Cybersecurity efforts aren’t foolproof, of course. There are situations in which bad actors will hack into your IoT devices. When that happens, your existing systems may flag that unauthorized access. While that’s important, it doesn’t do anything to limit the damage.
With micro-segmentation and cloaking, you can contain the threat almost instantly via automated response. The IoT device that is exhibiting anomalous behavior will then be unable to propagate the problem.
Apply EDR And Vulnerability Assessment Tools
You may also want to consider extending endpoint detection and response (EDR) technology and vulnerability assessment tools to safeguard and strengthen your IoT environment.

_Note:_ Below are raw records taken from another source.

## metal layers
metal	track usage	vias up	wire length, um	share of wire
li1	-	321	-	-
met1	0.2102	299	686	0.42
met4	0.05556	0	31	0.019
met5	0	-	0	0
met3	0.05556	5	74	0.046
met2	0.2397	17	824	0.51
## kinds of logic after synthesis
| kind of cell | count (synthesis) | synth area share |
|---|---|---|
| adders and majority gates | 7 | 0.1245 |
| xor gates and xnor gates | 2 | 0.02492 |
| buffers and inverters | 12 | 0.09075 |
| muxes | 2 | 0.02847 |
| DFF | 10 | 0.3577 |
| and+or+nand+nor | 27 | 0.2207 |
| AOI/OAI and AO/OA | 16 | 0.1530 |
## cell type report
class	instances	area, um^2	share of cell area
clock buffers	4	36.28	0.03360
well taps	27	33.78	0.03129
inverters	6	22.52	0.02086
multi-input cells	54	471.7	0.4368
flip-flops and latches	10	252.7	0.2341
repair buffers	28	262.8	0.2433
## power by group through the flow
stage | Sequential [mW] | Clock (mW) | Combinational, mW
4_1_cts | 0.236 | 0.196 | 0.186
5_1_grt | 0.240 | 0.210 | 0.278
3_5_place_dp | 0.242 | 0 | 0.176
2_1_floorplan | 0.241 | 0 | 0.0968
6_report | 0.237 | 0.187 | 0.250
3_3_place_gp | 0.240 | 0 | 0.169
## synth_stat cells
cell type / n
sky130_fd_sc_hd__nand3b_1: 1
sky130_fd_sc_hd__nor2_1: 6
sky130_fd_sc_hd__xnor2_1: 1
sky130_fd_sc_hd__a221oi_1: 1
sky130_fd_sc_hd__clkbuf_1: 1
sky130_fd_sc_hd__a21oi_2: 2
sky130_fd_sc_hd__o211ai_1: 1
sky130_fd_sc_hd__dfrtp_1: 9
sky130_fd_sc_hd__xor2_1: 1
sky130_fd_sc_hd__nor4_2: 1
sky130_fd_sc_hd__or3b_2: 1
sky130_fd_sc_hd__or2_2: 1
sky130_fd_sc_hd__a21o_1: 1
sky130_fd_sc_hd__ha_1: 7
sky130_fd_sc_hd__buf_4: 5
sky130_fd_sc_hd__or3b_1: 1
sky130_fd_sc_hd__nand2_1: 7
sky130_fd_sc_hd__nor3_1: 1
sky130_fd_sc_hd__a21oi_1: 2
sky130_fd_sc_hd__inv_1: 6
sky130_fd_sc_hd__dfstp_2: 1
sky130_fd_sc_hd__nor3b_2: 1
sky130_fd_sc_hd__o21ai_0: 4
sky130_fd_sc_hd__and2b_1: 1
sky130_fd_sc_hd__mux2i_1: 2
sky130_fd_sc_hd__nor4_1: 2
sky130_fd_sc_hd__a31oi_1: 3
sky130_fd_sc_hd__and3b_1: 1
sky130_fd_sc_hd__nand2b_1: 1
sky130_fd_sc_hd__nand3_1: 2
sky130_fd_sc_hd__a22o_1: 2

Consider an IoT device that has been breached but does not have a clear identifier tag. You may have few methods to reach the IoT device remotely. One possible approach is to extend your EDR solution beyond traditional IT environments to your less-commonly monitored IoT environment and to leverage a secure virtual gateway (SVG) to establish a connection with the IoT device.
In addition, your vulnerability assessment tool can help you get ahead of potential problems by letting you know if your IoT environment is vulnerable in certain areas. You can then fill those gaps.
Leverage Managed SOC For Incident Response
Recent research from Emsi (via Security Magazine) shows that cybersecurity talent is in short supply. So, if you need some help with incident response, you may want to call on a managed security operations center (SOC) to provide assistance.
A managed SOC can investigate incidents to see if they need attention or are simply false alarms. It can provide you with the skills and technology for prevention and mitigation.
For example, as my colleague recently explained, advanced field services organizations are responding to the new normal by employing augmented reality. This could allow experts to assist customers and field technicians who are wearing devices like Google Glass to locate and fix problems.
Reduce Risk, Increase Uptime And Move Forward With Confidence
The time is right for the next generation of automation in the IoT arena, but your IoT environment can also benefit from security and hardening best practices from the IT world.
To select the best solutions in these categories for your organization, ensure you have coverage for the right prevention, detection and response as well as any other critical security frameworks that you have adopted. Seek solutions that offer ease of interoperability. Consider whether you need open standards, API libraries, opportunities for data sharing, orchestration workflow integration or professional services and support. Find a solution that provides meaningful analytics regarding actions to take and the right security and compliance investments to make.
When you apply the best of both worlds to your IoT environment, you can reduce risk for your associates — who won’t have to be as hands-on in handling security and maintenance issues — and for your business, which will be able to prevent problems and move quickly to limit damage when incidents do occur. You can avoid downtime and become more agile and resilient.